» Task: Which of the lines in the records below hold the string "busy"? Copy every one of them.

» Data for processing:
::::

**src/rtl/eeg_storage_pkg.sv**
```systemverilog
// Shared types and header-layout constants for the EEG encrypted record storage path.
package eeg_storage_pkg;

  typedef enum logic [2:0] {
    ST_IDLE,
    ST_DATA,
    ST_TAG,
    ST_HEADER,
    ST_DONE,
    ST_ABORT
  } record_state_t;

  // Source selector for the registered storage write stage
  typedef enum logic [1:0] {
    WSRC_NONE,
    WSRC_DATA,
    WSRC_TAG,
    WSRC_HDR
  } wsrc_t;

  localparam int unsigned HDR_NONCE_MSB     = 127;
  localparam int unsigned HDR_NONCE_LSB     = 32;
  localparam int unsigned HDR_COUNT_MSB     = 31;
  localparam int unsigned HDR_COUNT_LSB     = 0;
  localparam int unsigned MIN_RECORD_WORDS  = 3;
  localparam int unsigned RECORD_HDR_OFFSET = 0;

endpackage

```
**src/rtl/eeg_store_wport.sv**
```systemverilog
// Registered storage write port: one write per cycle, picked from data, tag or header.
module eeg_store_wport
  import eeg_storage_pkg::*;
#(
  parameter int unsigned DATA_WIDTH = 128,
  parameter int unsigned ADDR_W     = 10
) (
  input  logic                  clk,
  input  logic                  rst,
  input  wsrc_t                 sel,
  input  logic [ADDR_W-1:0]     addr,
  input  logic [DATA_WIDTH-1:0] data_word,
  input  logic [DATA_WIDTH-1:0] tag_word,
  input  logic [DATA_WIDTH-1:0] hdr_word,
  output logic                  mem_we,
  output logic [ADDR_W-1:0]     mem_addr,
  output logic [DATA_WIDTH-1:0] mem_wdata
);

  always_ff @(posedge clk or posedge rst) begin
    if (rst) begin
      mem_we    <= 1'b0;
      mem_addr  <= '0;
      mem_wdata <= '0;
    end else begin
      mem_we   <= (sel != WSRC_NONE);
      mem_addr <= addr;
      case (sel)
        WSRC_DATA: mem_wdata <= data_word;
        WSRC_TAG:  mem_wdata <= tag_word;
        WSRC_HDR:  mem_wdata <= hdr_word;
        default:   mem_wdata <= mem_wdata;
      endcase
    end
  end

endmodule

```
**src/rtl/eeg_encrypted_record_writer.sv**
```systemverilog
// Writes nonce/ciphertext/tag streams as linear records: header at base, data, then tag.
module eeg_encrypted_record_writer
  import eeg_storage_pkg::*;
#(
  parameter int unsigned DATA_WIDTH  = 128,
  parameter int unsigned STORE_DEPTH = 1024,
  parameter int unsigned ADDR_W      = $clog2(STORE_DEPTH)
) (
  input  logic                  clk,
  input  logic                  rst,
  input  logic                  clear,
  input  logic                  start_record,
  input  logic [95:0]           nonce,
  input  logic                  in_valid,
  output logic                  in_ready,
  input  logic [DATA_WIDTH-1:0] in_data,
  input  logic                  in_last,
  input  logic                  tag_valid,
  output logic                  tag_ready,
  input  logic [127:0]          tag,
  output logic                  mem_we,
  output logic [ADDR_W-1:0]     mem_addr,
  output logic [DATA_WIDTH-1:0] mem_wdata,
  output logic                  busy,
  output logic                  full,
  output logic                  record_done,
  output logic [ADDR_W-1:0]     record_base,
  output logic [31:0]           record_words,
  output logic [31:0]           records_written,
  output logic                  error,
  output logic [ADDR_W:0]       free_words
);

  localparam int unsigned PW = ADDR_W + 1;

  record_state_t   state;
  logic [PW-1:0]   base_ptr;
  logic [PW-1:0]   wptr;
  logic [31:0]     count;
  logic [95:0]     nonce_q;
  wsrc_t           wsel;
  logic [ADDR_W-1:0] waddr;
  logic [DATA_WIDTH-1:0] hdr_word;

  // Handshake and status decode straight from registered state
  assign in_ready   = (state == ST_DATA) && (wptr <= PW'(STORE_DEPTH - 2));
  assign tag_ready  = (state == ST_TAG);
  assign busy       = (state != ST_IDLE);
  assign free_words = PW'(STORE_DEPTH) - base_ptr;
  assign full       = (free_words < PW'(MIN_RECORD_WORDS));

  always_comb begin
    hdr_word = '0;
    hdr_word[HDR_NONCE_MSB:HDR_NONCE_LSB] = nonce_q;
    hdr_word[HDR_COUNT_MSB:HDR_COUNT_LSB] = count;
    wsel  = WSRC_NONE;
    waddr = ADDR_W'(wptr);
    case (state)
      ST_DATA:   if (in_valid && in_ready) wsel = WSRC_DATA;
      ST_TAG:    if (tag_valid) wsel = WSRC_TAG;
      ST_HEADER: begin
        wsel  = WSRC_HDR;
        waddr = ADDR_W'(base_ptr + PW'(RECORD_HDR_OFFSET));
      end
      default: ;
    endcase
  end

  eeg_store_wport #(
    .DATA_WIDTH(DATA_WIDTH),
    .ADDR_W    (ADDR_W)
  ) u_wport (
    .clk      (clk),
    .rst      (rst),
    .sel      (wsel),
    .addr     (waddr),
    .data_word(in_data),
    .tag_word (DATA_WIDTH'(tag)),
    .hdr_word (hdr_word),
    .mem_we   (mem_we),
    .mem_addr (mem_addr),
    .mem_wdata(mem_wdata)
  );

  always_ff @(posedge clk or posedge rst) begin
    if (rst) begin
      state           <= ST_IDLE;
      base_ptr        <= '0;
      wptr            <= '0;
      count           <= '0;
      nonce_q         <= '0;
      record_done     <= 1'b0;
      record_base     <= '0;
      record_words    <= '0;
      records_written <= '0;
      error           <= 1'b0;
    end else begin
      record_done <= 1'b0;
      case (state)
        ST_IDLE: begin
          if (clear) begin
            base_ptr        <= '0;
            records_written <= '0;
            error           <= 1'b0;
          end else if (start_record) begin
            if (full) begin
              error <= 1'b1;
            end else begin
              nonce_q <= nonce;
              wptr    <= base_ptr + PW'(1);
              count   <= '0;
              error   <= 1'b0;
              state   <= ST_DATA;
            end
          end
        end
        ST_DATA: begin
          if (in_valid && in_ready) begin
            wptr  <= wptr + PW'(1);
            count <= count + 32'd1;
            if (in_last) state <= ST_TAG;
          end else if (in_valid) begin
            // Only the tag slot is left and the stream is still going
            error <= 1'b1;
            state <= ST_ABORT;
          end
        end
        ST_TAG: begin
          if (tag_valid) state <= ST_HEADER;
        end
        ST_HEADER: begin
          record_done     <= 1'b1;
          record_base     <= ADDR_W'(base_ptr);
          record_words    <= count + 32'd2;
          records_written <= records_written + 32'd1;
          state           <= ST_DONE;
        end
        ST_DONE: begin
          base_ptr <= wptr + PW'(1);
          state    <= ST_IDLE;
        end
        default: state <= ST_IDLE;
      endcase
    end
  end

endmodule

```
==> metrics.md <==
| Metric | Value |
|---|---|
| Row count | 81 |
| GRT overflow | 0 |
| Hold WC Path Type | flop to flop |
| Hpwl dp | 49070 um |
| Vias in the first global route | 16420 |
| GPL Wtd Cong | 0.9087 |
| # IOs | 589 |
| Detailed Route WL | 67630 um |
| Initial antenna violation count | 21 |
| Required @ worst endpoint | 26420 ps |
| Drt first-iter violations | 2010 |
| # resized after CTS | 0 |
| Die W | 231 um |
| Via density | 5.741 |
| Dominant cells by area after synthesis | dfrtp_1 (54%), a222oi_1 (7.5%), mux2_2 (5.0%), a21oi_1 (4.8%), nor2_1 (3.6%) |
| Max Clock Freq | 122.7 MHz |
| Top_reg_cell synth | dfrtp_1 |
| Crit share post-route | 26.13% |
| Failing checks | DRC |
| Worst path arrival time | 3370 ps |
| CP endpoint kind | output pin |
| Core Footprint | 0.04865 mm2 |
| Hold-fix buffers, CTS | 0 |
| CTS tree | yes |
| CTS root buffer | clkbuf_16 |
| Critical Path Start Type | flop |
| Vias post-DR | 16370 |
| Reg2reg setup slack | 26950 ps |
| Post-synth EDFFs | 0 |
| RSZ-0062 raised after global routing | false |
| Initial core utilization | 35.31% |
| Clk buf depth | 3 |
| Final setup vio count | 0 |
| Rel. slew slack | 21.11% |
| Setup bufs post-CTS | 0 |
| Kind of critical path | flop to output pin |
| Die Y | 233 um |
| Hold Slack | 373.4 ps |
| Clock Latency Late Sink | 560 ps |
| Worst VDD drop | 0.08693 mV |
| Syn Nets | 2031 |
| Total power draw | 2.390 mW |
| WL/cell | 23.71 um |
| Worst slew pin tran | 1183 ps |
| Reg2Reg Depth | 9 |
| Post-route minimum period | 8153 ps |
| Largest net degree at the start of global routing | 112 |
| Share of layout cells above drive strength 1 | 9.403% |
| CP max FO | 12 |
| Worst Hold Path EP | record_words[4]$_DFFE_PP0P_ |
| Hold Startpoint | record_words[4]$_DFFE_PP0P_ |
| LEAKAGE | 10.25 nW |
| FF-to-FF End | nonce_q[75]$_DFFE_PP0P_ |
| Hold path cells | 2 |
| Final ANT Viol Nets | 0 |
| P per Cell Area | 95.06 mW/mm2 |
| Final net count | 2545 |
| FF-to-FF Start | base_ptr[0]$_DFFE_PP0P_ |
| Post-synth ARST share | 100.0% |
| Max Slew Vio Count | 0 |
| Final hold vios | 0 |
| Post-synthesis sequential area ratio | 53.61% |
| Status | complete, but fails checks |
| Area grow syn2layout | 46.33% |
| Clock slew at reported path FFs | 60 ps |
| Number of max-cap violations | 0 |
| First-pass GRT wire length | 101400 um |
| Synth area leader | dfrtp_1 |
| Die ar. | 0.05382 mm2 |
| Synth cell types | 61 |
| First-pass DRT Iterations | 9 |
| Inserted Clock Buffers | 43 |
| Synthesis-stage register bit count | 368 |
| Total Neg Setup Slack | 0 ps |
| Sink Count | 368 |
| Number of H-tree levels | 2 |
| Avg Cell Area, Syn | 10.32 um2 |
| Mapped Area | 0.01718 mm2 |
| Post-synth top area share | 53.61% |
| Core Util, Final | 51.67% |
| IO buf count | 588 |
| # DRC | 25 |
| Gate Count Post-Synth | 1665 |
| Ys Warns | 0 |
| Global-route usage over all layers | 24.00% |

::::

» Exercise answer:
  output logic                  busy,
  assign busy       = (state != ST_IDLE);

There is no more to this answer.